Artemis Wellness Clinic sits at 5911 No. 3 Road, Suite #130, Richmond BC, V6X 0K9, a few minutes’ walk from the Brighouse SkyTrain station and the bus loop at Richmond-Brighouse. We house all three modalities under one roof — acupuncture and Traditional Chinese Medicine, Registered Massage Therapy, and physiotherapy — alongside chiropractic and kinesiology. That puts us in a slightly unusual position when patients call asking, “which one should I book?” We don’t earn anything by steering you toward the wrong service, so this guide is written to help you make the right call even if that means booking something we offer less of.
If you’re not sure which modality to book, this guide compares the three on what they actually do, what they’re best for, and when combining them works better than picking just one.
What Each Modality Actually Is (Honest Definitions)
Before the decision matrix, here’s a plain-English definition of each. The labels get used loosely online, and that’s part of why people end up booking the wrong thing.
Acupuncture (R.Ac, Registered Acupuncturist)
Acupuncture involves the insertion of fine sterile needles into specific points along the body’s meridian system. In British Columbia, acupuncturists are regulated health professionals and use the protected title R.Ac (Registered Acupuncturist) under the College of Complementary Health Professionals of BC. The strongest evidence base for acupuncture is in pain modulation (especially chronic and neuropathic pain), nervous system regulation, and internal patterns that other modalities don’t directly address — sleep, stress, digestion, menstrual irregularities, and fertility support. A skilled acupuncturist also reads pulse and tongue and offers Traditional Chinese Medicine guidance on diet and lifestyle as part of the visit.
What acupuncture does not do well: it doesn’t directly mobilise a stiff joint, it doesn’t teach you how to load a tendon back to running, and it doesn’t substitute for hands-on soft tissue work when a muscle is mechanically locked up.
Registered Massage Therapy (RMT)
Registered Massage Therapists in BC complete a 3,000-hour college program and are regulated by the College of Complementary Health Professionals of BC. RMT is hands-on manual therapy of soft tissue — muscle, fascia, tendon, ligament, and the nervous system through skin and pressure receptors. The strongest evidence is for muscle tension, fascial restriction, post-exercise recovery, headache of muscular origin, and the soft-tissue component of chronic pain. RMT is also the modality most patients find most subjectively relaxing, which matters more than people give it credit for — downregulating the sympathetic nervous system has real downstream effects.

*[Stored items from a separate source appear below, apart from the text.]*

What follows belongs to an exercise in optimizing a design on an open flow for small area and few clock cycles per item; a production flow would make more cautious choices. Only simulation tests tie the RTL to the original design; equivalence was not proved.

## flow/design.v (module list and top-level ports; edited modules follow where they fit)
// module aqids_fa: 10 lines
// module aqids_ha: 9 lines
// module air_quality_index_daily_summary: 3111 lines
module air_quality_index_daily_summary #(
  parameter int PERIODS_PER_DAY = 6
) (
  input  logic                clk,
  input  logic                rst_n,
  input  logic                cfg_we,
  input  logic [1:0]          cfg_index,
  input  logic [13:0]         cfg_wdata,
  input  logic                in_valid,
  output logic                in_ready,
  input  logic [13:0]         in_pm25_tenths,
  input  logic [13:0]         in_co2_ppm,
  input  logic signed [10:0]  in_temperature_tenths,
  input  logic [9:0]          in_humidity_tenths,
  output logic                out_valid,
  input  logic                out_ready,
  output logic [8:0]          out_aqi_index,
  output logic [2:0]          out_aqi_level,
  output logic [1:0]          out_co2_level,
  output logic signed [11:0]  out_thi_tenths,
  output logic [1:0]          out_thi_level,
  output logic                out_day_done,
  output logic [8:0]          out_avg_aqi,
  output logic [13:0]         out_avg_co2,
  output logic signed [11:0]  out_avg_thi_tenths,
  output logic [2:0]          out_rec_aqi_level,
  output logic [1:0]          out_rec_co2_level,
  output logic [2:0]          out_rec_thi_level
);
  // ...
==> flow/flow/run.sh <==
#!/bin/bash
# Layout flow: the standard flow (standard.sh), with
#  - the port buffers made of the smallest buffer cell (buf_1) instead of the
#    resizer's default choice (a delay buffer), and
#  - clock tree synthesis with clkbuf_8 buffers and without dummy loads.
set -e
export BUFFER_PORTS_ARGS="-buffer_cell sky130_fd_sc_hd__buf_1"
export CTS_ARGS="-sink_clustering_enable -repair_clock_nets -buf_list sky130_fd_sc_hd__clkbuf_8 -dont_use_dummy_load"
bash standard.sh > standard.log 2>&1
==> flow/standard.sh <==
#!/bin/bash
# synth_recipe.tcl (not shown) runs the flow's synth.tcl, then flattens the netlist and writes it again
# the make line also repeats each setting of config.mk as NAME=value (left out here)
make -C /OpenROAD-flow-scripts/flow DESIGN_CONFIG=/design/flow/config.mk WORK_HOME=/design/flow/orfs CLKGATE_MAP_FILE= SYNTH_SCRIPT=/design/flow/synth_recipe.tcl "${@:-finish}"
==> flow/config.mk <==
export PLATFORM = sky130hd
export DESIGN_NAME = air_quality_index_daily_summary
export DESIGN_NICKNAME = air_quality_index_daily_summary
export VERILOG_FILES = /design/flow/design.v
export SDC_FILE = /design/flow/constraint.sdc
export NUM_CORES = 4
export LEC_CHECK = 0
export ABC_AREA = 1
export CAP_MARGIN = 20
export CORE_MARGIN = 2
export CORE_UTILIZATION = 40
export SLEW_MARGIN = 20
export SYNTH_HIERARCHICAL = 1
export SYNTH_MINIMUM_KEEP_SIZE = 0
==> flow/constraint.sdc <==
create_clock -name core_clock -period 11.0 [get_ports {clk}]
set_input_delay 2.2000 -clock core_clock [delete_from_list [all_inputs] [get_ports {clk}]]
set_output_delay 2.2000 -clock core_clock [all_outputs]
set_load 0.01 [all_outputs]
From an optimization exercise on the open Yosys and OpenROAD flow, aimed at small area; shortcuts taken in it are not production practice.
Function was checked by simulation only, so behaviour that the tests miss may differ from the original.
Power and IR drop assume default switching activity.

### flow/design.v
`timescale 1ns/1ps
package mflow_pkg;
   typedef logic [31:0] word_t;
   typedef logic [31:0] addr_t;
   typedef logic [31:0] vid_t;
   typedef logic [31:0] ts_t;
   typedef logic [2:0]  ttype_t;
   typedef struct packed {
      logic [63:0] args;
      ttype_t      ttype;
      vid_t        object;
      ts_t         ts;
   } task_t;
   typedef struct packed {
      addr_t addr;
   } rd_req_t;
   typedef struct packed {
      word_t data;
      addr_t addr;
   } wr_req_t;
   typedef struct packed {
      word_t data;    
      addr_t addr;
   } undo_entry_t;
   localparam ttype_t DISCHARGE_TASK  = 3'd0;
   localparam ttype_t GET_HEIGHT_TASK = 3'd1;
   localparam ttype_t PUSH_TASK       = 3'd2;
   localparam ttype_t RECEIVE_TASK    = 3'd3;
   localparam int VID_EXCESS_OFFSET = 0;
   localparam int VID_HEIGHT_OFFSET = 8;
   localparam int FLOW_BASE_WORD = 4;
   localparam int VERTEX_SHIFT = 6;    
endpackage
`timescale 1ns/1ps
module header_loader #(
   parameter logic [31:0] HEADER_BASE = '0
) (
   input  logic    clk,
   input  logic    rstn,
   input  logic    start,
   output mflow_pkg::rd_req_t hdr_rd_req,
   output logic    hdr_rd_valid,
   input  logic    hdr_rd_ready,
   input  logic    hdr_resp_valid,
   input  mflow_pkg::word_t   rd_data,
   output logic    hdr_ready,
   output mflow_pkg::addr_t   base_vertex_data,
   output mflow_pkg::vid_t    source_node,
   output mflow_pkg::vid_t    sink_node
);
   logic [1:0] word_cnt;    
   logic       loading;
   logic       waiting;     
   assign hdr_rd_valid = loading && !waiting;
   assign hdr_rd_req.addr = HEADER_BASE + mflow_pkg::addr_t'({word_cnt, 2'b00});
   always_ff @(posedge clk) begin
      if (!rstn) begin
         word_cnt  <= '0;
         loading   <= 1'b0;
         waiting   <= 1'b0;
         hdr_ready <= 1'b0;
      end else begin
         if (start && !hdr_ready && !loading) begin
            loading <= 1'b1;    
         end
         if (hdr_rd_valid && hdr_rd_ready) begin
            waiting <= 1'b1;
         end
         if (hdr_resp_valid) begin
            waiting  <= 1'b0;
            word_cnt <= word_cnt + 2'd1;
            if (word_cnt == 2'd2) begin
               loading   <= 1'b0;
               hdr_ready <= 1'b1;    
            end
         end
      end
   end
   always_ff @(posedge clk) begin
      if (hdr_resp_valid) begin
         case (word_cnt)
            2'd0:    base_vertex_data <= rd_data;
            2'd1:    source_node      <= rd_data;
            default: sink_node        <= rd_data;
         endcase
      end
   end
endmodule
`timescale 1ns/1ps
module mem_read_arbiter (
   input  logic    clk,
   input  logic    rstn,
   input  mflow_pkg::rd_req_t hdr_rd_req,
   input  logic    hdr_rd_valid,
   output logic    hdr_rd_ready,
   output logic    hdr_resp_valid,
   input  mflow_pkg::rd_req_t fsm_rd_req,
   input  logic    fsm_rd_valid,
   output logic    fsm_rd_ready,
   output logic    fsm_resp_valid,
   output mflow_pkg::rd_req_t mem_rd_req,
   output logic    mem_rd_valid,
   input  logic    mem_rd_ready,
   input  logic    mem_rd_resp_valid
);
   logic pending;      
   logic owner_hdr;    
   logic grant_hdr;
   assign grant_hdr = hdr_rd_valid;    
   assign mem_rd_valid = !pending && (hdr_rd_valid || fsm_rd_valid);
   assign mem_rd_req   = grant_hdr ? hdr_rd_req : fsm_rd_req;
   assign hdr_rd_ready = !pending && mem_rd_ready;
   assign fsm_rd_ready = !pending && mem_rd_ready && !grant_hdr;
   always_ff @(posedge clk) begin
      if (!rstn) begin
         pending   <= 1'b0;
         owner_hdr <= 1'b0;
      end else if (mem_rd_valid && mem_rd_ready) begin
         pending   <= 1'b1;
         owner_hdr <= grant_hdr;
      end else if (mem_rd_resp_valid) begin
         pending   <= 1'b0;
      end
   end
   assign hdr_resp_valid = mem_rd_resp_valid && pending && owner_hdr;
   assign fsm_resp_valid = mem_rd_resp_valid && pending && !owner_hdr;
endmodule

What RMT doesn’t do: it doesn’t give you a graded loading program for a torn rotator cuff, and it isn’t the most efficient tool for deep internal-system patterns like insomnia or digestive issues.
Physiotherapy (Registered Physiotherapist)

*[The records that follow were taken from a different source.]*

Context: an optimization exercise on an open-source flow, tuned for small area, a short achievable clock period and few clock cycles. The choices shown serve that exercise and are no tape-out recipe. RTL that was checked went through simulation tests only; none was proved equivalent to the original. Only the layout flow was run in run 1; the RTL was not checked for function there. Power figures rest on the tool's default switching activity, not on a simulated workload.

$ cat flow/run.sh
#!/bin/bash
# Layout flow: the standard flow (standard.sh) with two changes:
#  - synthesis leaves adders and comparators to ABC instead of mapping them
#    onto full- and half-adder cells (ADDER_MAP_FILE empty skips extract_fa),
#  - port buffers are buf_4 cells instead of the default delay buffers.
# Everything else, including the registers, is the standard flow's.
set -o pipefail
cp standard.sh standard_sh.txt
export ADDER_MAP_FILE=
export BUFFER_PORTS_ARGS="-buffer_cell sky130_fd_sc_hd__buf_4"
bash standard.sh > standard.log 2>&1
status=$?
echo "standard.sh exit $status"
exit $status
$ cat standard.sh
#!/bin/bash
# synth_recipe.tcl (not shown) runs the flow's synth.tcl, then flattens the netlist and writes it again
# the make line also repeats each setting of config.mk as NAME=value (left out here)
make -C /OpenROAD-flow-scripts/flow DESIGN_CONFIG=/design/flow/config.mk WORK_HOME=/design/flow/orfs CLKGATE_MAP_FILE= SYNTH_SCRIPT=/design/flow/synth_recipe.tcl "${@:-finish}"
$ cat config.mk
export PLATFORM = sky130hd
export DESIGN_NAME = fixed_partition_fit_allocator_unit
export DESIGN_NICKNAME = fixed_partition_fit_allocator_unit
export VERILOG_FILES = /design/flow/design.v
export SDC_FILE = /design/flow/constraint.sdc
export NUM_CORES = 4
export LEC_CHECK = 0
export CAP_MARGIN = 20
export CORE_MARGIN = 2
export CORE_UTILIZATION = 40
export PLACE_DENSITY = 0.6
export SETUP_SLACK_MARGIN = 2.5
export SLEW_MARGIN = 20
$ cat constraint.sdc
create_clock -name core_clock -period 5.0 [get_ports {clock}]
set_input_delay 1.0000 -clock core_clock [delete_from_list [all_inputs] [get_ports {clock}]]
set_output_delay 1.0000 -clock core_clock [all_outputs]
set_load 0.01 [all_outputs]
This is an optimization exercise on Yosys and OpenROAD, whose aim is small area, not a production implementation. Only the layout flow was run in this run; the RTL was not checked for function there. Power figures rest on the tool's default switching activity, not on a simulated workload.

`config.mk`:
```
export PLATFORM = sky130hd
export DESIGN_NAME = operand_fetch_stage
export DESIGN_NICKNAME = operand_fetch_stage
export VERILOG_FILES = /design/flow/design.v
export SDC_FILE = /design/flow/constraint.sdc
export NUM_CORES = 4
export LEC_CHECK = 0
export CAP_MARGIN = 0
export CORE_MARGIN = 2
export CORE_UTILIZATION = 60
export PLACE_DENSITY = 0.7
export SETUP_SLACK_MARGIN = 0.1
export SLEW_MARGIN = 0
export SYNTH_HIERARCHICAL = 1
export SYNTH_MINIMUM_KEEP_SIZE = 0
```
`constraint.sdc`:
```
create_clock -name core_clock -period 4.0 [get_ports {clk}]
set_input_delay 0.8000 -clock core_clock [delete_from_list [all_inputs] [get_ports {clk}]]
set_output_delay 0.8000 -clock core_clock [all_outputs]
set_load 0.01 [all_outputs]
```
`design.v`:
```
module operand_fetch_stage #(
    parameter int DATA_W    = 32,
    parameter int REG_SEL_W = 5
) (
    input  logic                 clk,
    input  logic                 rst,
    input  logic                 flush,
    input  logic                 in_valid,
    output logic                 in_ready,
    input  logic [REG_SEL_W-1:0] in_rs1_addr,
    input  logic                 in_rs1_en,
    input  logic [REG_SEL_W-1:0] in_rs2_addr,
    input  logic                 in_rs2_en,
    input  logic [REG_SEL_W-1:0] in_rd_addr,
    input  logic                 in_rd_en,
    input  logic [3:0]           in_funct3,
    input  logic [7:0]           in_funct7,
    input  logic [DATA_W:0]      in_imm,
    input  logic [6:0]           in_opcode,
    input  logic                 wb_en,
    input  logic [REG_SEL_W-1:0] wb_addr,
    input  logic [DATA_W-1:0]    wb_data,
    output logic                 out_valid,
    input  logic                 out_ready,
    output logic [DATA_W:0]      out_rs1,
    output logic [DATA_W:0]      out_rs2,
    output logic [REG_SEL_W:0]   out_rd,
    output logic [3:0]           out_funct3,
    output logic [7:0]           out_funct7,
    output logic [DATA_W:0]      out_imm,
    output logic [6:0]           out_opcode
);
    localparam int NREG = 1 << REG_SEL_W;
    logic [DATA_W-1:0] rf_q [1:NREG-1];
    logic [DATA_W-1:0] wr_data;
    logic [NREG-1:1]   row_en;
    logic              wb_wr;
    assign wb_wr   = wb_en && (wb_addr != '0);
    assign wr_data = wb_data & {DATA_W{~rst}};
    always_comb begin
        for (int i = 1; i < NREG; i++) begin
            row_en[i] = rst | (wb_en & (wb_addr == REG_SEL_W'(i)));
        end
    end
    always_ff @(posedge clk) begin
        for (int i = 1; i < NREG; i++) begin
            if (row_en[i]) rf_q[i] <= wr_data;
        end
    end
    logic out_valid_q;
    logic accept;
    assign in_ready = !out_valid_q || out_ready;
    assign accept   = in_valid && in_ready && !flush;
    always_ff @(posedge clk) begin
        if (rst || flush) begin
            out_valid_q <= 1'b0;
        end else if (in_ready) begin
            out_valid_q <= in_valid;
        end
    end
    logic [REG_SEL_W-1:0] rs1_addr_q, rs2_addr_q;
    logic                 rs1_en_q, rs2_en_q;
    logic                 rs1_fwd, rs2_fwd;
    logic                 rs1_ref, rs2_ref;
    logic [NREG-1:0]      rs1_sel, rs2_sel;      
    logic [DATA_W-1:0]    rs1_rd, rs2_rd;
    logic [DATA_W-1:0]    rs1_data_q, rs2_data_q;
    assign rs1_fwd = wb_wr && in_rs1_en && (wb_addr == in_rs1_addr);
    assign rs2_fwd = wb_wr && in_rs2_en && (wb_addr == in_rs2_addr);
    assign rs1_ref = wb_wr && rs1_en_q && (wb_addr == rs1_addr_q);
    assign rs2_ref = wb_wr && rs2_en_q && (wb_addr == rs2_addr_q);
    always_comb begin
        rs1_sel[0] = rs1_fwd || !in_ready;
        rs2_sel[0] = rs2_fwd || !in_ready;
        for (int i = 1; i < NREG; i++) begin
            rs1_sel[i] = in_ready && !rs1_fwd && in_rs1_en && (in_rs1_addr == REG_SEL_W'(i));
            rs2_sel[i] = in_ready && !rs2_fwd && in_rs2_en && (in_rs2_addr == REG_SEL_W'(i));
        end
    end
    for (genvar b = 0; b < DATA_W; b++) begin : g_rd
        logic [NREG-1:0] col;
        assign col[0] = wb_data[b];
        for (genvar i = 1; i < NREG; i++) begin : g_col
            assign col[i] = rf_q[i][b];
        end
        opf_rdsel u_rs1 (.d(col), .sel(rs1_sel), .y(rs1_rd[b]));
        opf_rdsel u_rs2 (.d(col), .sel(rs2_sel), .y(rs2_rd[b]));
    end
    always_ff @(posedge clk) begin
        if (in_ready || rs1_ref) rs1_data_q <= rs1_rd;
        if (in_ready || rs2_ref) rs2_data_q <= rs2_rd;
    end
    logic [REG_SEL_W:0]   out_rd_q;
    logic [3:0]           out_funct3_q;
    logic [7:0]           out_funct7_q;
    logic [DATA_W:0]      out_imm_q;
    logic [6:0]           out_opcode_q;
    always_ff @(posedge clk) begin
        if (in_ready) begin
            rs1_addr_q   <= in_rs1_addr;
            rs2_addr_q   <= in_rs2_addr;
            rs1_en_q     <= in_rs1_en;
            rs2_en_q     <= in_rs2_en;
            out_rd_q     <= {in_rd_addr, in_rd_en};
            out_funct3_q <= in_funct3;
            out_funct7_q <= in_funct7;
            out_imm_q    <= in_imm;
            out_opcode_q <= in_opcode;
        end
    end
    assign out_valid  = out_valid_q;
    assign out_rs1    = {rs1_data_q, rs1_en_q};
    assign out_rs2    = {rs2_data_q, rs2_en_q};
    assign out_rd     = out_rd_q;
    assign out_funct3 = out_funct3_q;
    assign out_funct7 = out_funct7_q;
    assign out_imm    = out_imm_q;
    assign out_opcode = out_opcode_q;
endmodule
module opf_rdsel (
    input  logic [31:0] d,
    input  logic [31:0] sel,
    output logic        y
);
    logic [10:0] n;
    logic [2:0]  h;
    for (genvar g = 0; g < 10; g++) begin : g_aoi
        opf_aoi222 u_aoi (
            .a1(d[3*g]),   .a2(sel[3*g]),
            .b1(d[3*g+1]), .b2(sel[3*g+1]),
            .c1(d[3*g+2]), .c2(sel[3*g+2]),
            .y(n[g])
        );
    end
    opf_aoi22 u_last (.a1(d[30]), .a2(sel[30]), .b1(d[31]), .b2(sel[31]), .y(n[10]));
    opf_nand4 u_h0 (.a(n[0]), .b(n[1]), .c(n[2]),  .d(n[3]), .y(h[0]));
    opf_nand4 u_h1 (.a(n[4]), .b(n[5]), .c(n[6]),  .d(n[7]), .y(h[1]));
    opf_nand3 u_h2 (.a(n[8]), .b(n[9]), .c(n[10]),           .y(h[2]));
    opf_or3   u_y  (.a(h[0]), .b(h[1]), .c(h[2]),            .y(y));
endmodule
module opf_aoi22 (
    input  logic a1, a2, b1, b2,
    output logic y
);
    assign y = ~((a1 & a2) | (b1 & b2));
endmodule
module opf_aoi222 (
    input  logic a1, a2, b1, b2, c1, c2,
    output logic y
);
    assign y = ~((a1 & a2) | (b1 & b2) | (c1 & c2));
endmodule
module opf_nand3 (
    input  logic a, b, c,
    output logic y
);
    assign y = ~(a & b & c);
endmodule
module opf_nand4 (
    input  logic a, b, c, d,
    output logic y
);
    assign y = ~(a & b & c & d);
endmodule
module opf_or3 (
    input  logic a, b, c,
    output logic y
);
    assign y = a | b | c;
endmodule
```
`flow/run.sh`:
```
#!/bin/bash
# Standard layout (the standard.sh), with buf_1 port buffers and a clock
# tree of larger sink clusters and no dummy loads. Each step's full log is in
# orfs/logs; make's own output goes to standard.log.
export BUFFER_PORTS_ARGS="-buffer_cell sky130_fd_sc_hd__buf_1"
export CTS_ARGS="-sink_clustering_enable -repair_clock_nets -dont_use_dummy_load -buf_list {sky130_fd_sc_hd__clkbuf_16} -sink_clustering_size 24 -sink_clustering_max_diameter 80"
bash standard.sh > standard.log 2>&1
```
`standard.sh`:
```
#!/bin/bash
# synth_recipe.tcl (not shown) runs the flow's synth.tcl, then flattens the netlist and writes it again
# the make line also repeats each setting of config.mk as NAME=value (left out here)
make -C /OpenROAD-flow-scripts/flow DESIGN_CONFIG=/design/flow/config.mk WORK_HOME=/design/flow/orfs CLKGATE_MAP_FILE= SYNTH_SCRIPT=/design/flow/synth_recipe.tcl "${@:-finish}"
```
==> run notes <==
cells in the final DEF, fill, tap and decap left out, types with 2 or more instances in the layout:
cell       synthesis  final
a22oi_2           64     64
buf_1              7    237
nand2_1            7      7
inv_1              3      2
edfxtp_1        1126   1126
nand3b_1           2      2
o21bai_4           0     12
nor2_1             8      8
nor4_4             0     33
nand3_1           72     71
clkbuf_16          0     54
a222oi_1         640    640
buf_12             0     57
xnor2_1            8      8
or3_1             64     64
o21ai_4            0      2
and3_1             2      2
xor2_1            12     12
nor2b_1           36      5
a31o_2             8      8
nand4_1          133    133
nor2b_2            0     30
buf_4              2    210
or2_2              5      5
nor4_1            33      2
nor3_4             0     31
a21o_1            11     11
diode_2            0      2
nand2b_1           7      7
flip-flops by register name, summed over array words and instances, names as in the netlist, 5 cells and up:
signal / flops
rs1_addr_q: 5
out_opcode_q: 7
rf_q: 992
out_rd_q: 6
out_imm_q: 33
rs2_addr_q: 5
rs1_data_q: 32
out_funct7_q: 8
rs2_data_q: 32
modules after synthesis (local to each module, per instance), excerpt:
module / flip-flops and latches / times used / cells inside / cell area (um2)
opf_aoi22: 0 / 64 / 1 / 12.5
opf_or3: 0 / 64 / 1 / 6.26
opf_nand4: 0 / 128 / 1 / 6.26
opf_nand3: 0 / 64 / 1 / 5.00
opf_aoi222: 0 / 640 / 1 / 10.0
operand_fetch_stage: 1127 / 1 / 1364 / 35300
layout make-up:
type                       count  area [um2]
antenna                        2        5.00
clock buffer                  54        1350
fill                        4701       21700
inverter                       3        15.0
multi-input combinational   1163       11100
sequential                  1127       33800
tap                          959        1200
timing repair buffer         505        3610
how the worst max path moves through the flow:
stage                          start            end  cells after the start  slack [ns]
final                     wb_addr[2]  rs2_data_q[2]                     10        0.18
after global routing      wb_addr[2]  rs2_data_q[2]                     10        0.19
after CTS                 wb_addr[2]  rs2_data_q[2]                     10        0.38
after detailed placement  wb_addr[2]  rs2_data_q[2]                     10       -0.26
after global placement    wb_addr[2]  rs2_data_q[2]                     10       -0.21
after floorplan            out_ready  rs2_data_q[0]                      8       -0.22
where the power goes:
group / internal, uW / total [uW] / switching (uW)
Clock: 2400 / 5890 / 3480
Sequential: 14200 / 14800 / 608
Combinational: 448 / 1680 / 1230
Total: 17000 / 22400 / 5320
routing by layer:
metal / share of wire, % / track usage [%] / wire (um) / vias to the layer above
met5: 0.021 / 0 / 34 / -
met3: 15 / 10.6 / 24600 / 698
met1: 31 / 52.9 / 49700 / 15800
li1: - / - / - / 12500
met4: 9.5 / 32.2 / 15100 / 6
met2: 44 / 60.9 / 69400 / 3531
cells by family after synthesis:
group           count (synthesis)
compound gates                738
xor+xnor                       20
buf+inv                        34
flops                        1127
simple gates                  405
metrics by stage:
stage	power, uW	utilization [%]	instances	setup TNS (ns)	hold slack [ns]
5_1_grt	22800	70.2	3811	0	0.320
2_1_floorplan	15500	-	2324	-6.38	0.623
4_1_cts	22300	70.2	3811	0	0.304
3_5_place_dp	16600	68.4	3757	-2.67	0.659
3_3_place_gp	16500	68.4	3757	-1.42	0.647
6_report	22400	70.2	3813	0	0.311
worst register-to-register path: stages (launching register included):
cell        delay, ns
dfxtp_1          0.33
nor2b_4          0.34
clkinvlp_4       0.33
nand3_4          0.24
buf_4            0.37
nor4_4           0.19
buf_12           0.24
a222oi_1         0.24
nand4_1          0.57
or3_1            0.57
==> flow_summary.toml <==
[timing]
setup_viol = 0
rsz0062_at_grt = "no"
final_hold_viol_count = 0
fin_crit_sh_pct = 95.4
tightestPinTransition_ns = 1.53
relSlewSlack_pct = -2.42
fmax_mhz = 262
fin_crit_ns = 3.82
clock_skew_ns = 0.0572
worst_slack_ns = 0.184
drv_slew = 19

[critical_path]
crit_arrival_ns = 4.30
path_max_fanout = 18
start_kind = "input pin"
cp_cell_sequence = "buf_1 > o41ai_4 > nor4_4 > buf_12 > buf_4 > nor4_4 > buf_4 > a222oi_1 > nand4_1 > or3_1"
path_buf_inv = 4
cp-end-kind = "flip-flop"
cpLargestDelayFamily = "simple AND/OR/NAND/NOR gates"
rr_worst_depth = 9
critical_path.max_stage_delay_ns = 1.13
critical_path_class = "input pin to flip-flop"
crit_required_ns = 4.48
rrSetupSlack_ns = 0.36
critPathSlowestCell = "nor4_4"
r2r_start = "out_valid_q"
r2r-end = "rs2_data_q[5]"

[clock_network]
cts-root-buf = "clkbuf_16"
holdBufCountCts = 0
cts_tree = "built"
cts_setup_buffers = 0
worstSkewPairLatency_ns = 0.68
cts_resized = 0
clockBufferDepth = 3
cts_buffers = 54
clk_pin_slew_worst_paths_ns = 0.09
cts_num_sinks = 1127
htreeDepth = 2

[yosys]
yosysSeqAreaShare_pct = 76.8
syn_avg_cell_area_um2 = 18.9
syn_inst = 2324
synth-simple-area-share_pct = 5.42
synth_edf_count = 1126
synth-compound-area-share_pct = 17.0
yosysMostFrequentCell = "edfxtp_1"
synth_warnings = 8
synth_seq_cells = 1127
yosysTopAreaCell = "edfxtp_1"
muxShareOfSynthArea_pct = 0
synthFlopType = "edfxtp_1"
synth_top_family_by_area = "compound AO/OA/AOI/OAI gates"
syn_area_um2 = 44000
synthDistinctLibCells = 31
synthAdderAreaFrac_pct = 0
synth_async_sr_flop_share_pct = 0
synth_top_area_share_pct = 76.8
synth-xor-area-share_pct = 0.398
synthTopCellsByArea = "edfxtp_1, a222oi_1, nand4_1"
synthTopCellsByCount = "edfxtp_1, a222oi_1, nand4_1"
synth_nets = 2437

[die]
die_area_um2 = 75600
start_util_pct = 60.4
io_pins = 239
die_w_um = 275
row_count = 99
die_y_um = 275
core-area_um2 = 72800

[job]
drv_cap = 4

[final_layout]
area_growth_pct = 16.2
drive_above_1_share_pct = 18.0
fin_nets = 2967
fin_area_um2 = 51100

[placement]
io_buffers = 238
dp_hpwl_mm = 100
place_congestion = 0.963
pre_cts_slack_ns = -0.260
placed_area_um2 = 49800

[grt]
grt_max_degree = 71
grt_pass1_vias = 31100
overflow = 0
antenna_found_initial = 4
grt_first_pass_wirelength_mm = 220
grt_usage_pct = 41.3

[detailed_routing]
routed_via_density = 8.52
dr_total_vias = 32500
finalWirelength_mm = 159
drtIter0Drc = 8586
post_drt_wl_per_cell_um = 41.6
postRouteAntennaNets = 0
drc = 0
dr.pass1.iters = 17

[status]
violations = "capacitance limit, slew limit"
outcome = "failed layout checks"

[pwr]
cellLeakagePower_uw = 0.0166
max-vdd-ir-drop_mv = 0.388
power_density_nw_per_um2 = 437

[hold_path]
min_path_cells = 1
worstHoldPathType = "input pin to flip-flop"
min_to = "out_imm_q[7]"
min-delay-start = "in_imm[7]"

==> afterwards: timing with drivers on the ports <==
The results above use ideal ports. As a check the final layout listed here was re-extracted and re-timed, cells and wires unchanged. Step 1 assumes that a clkbuf_16 drives the clock port and a buf_2 every other input. Step 2 adds t to the input delays and takes it off the output delays; t is the mean of the earliest and latest rising clock arrival at the registers after step 1. Input paths then give back, and output paths get back, about the clock's delay inside the block. Slacks: ideal ports / drivers / drivers and shift; pairs: ideal ports / drivers.
t (ns): 0.715
setup slack, ns: 0.184 / 0.232 / -0.483
worst setup path after step 2: input to register
clock arrival spread, ns: 0.066 / 0.067
worst slew at a driven data input, ns: 0.09
The setup slack of this run moves by +0.048 ns with the drivers and by -0.667 ns with both steps.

Physiotherapists in BC are regulated by the College of Health and Care Professionals of BC and combine clinical assessment, manual therapy, exercise prescription, and modalities (IFC, ultrasound, dry needling, etc.). The strongest evidence is for movement dysfunction, post-injury rehabilitation, post-surgical recovery, return-to-sport progressions, and any case where you need a structured plan to get a joint or limb back to a measurable level of function. Physio is also the gateway modality for ICBC and WorkSafeBC funded care in most claim pathways.
What physio is not the best tool for: passive symptom relief on its own. Physio works best when the patient is willing to do homework between sessions.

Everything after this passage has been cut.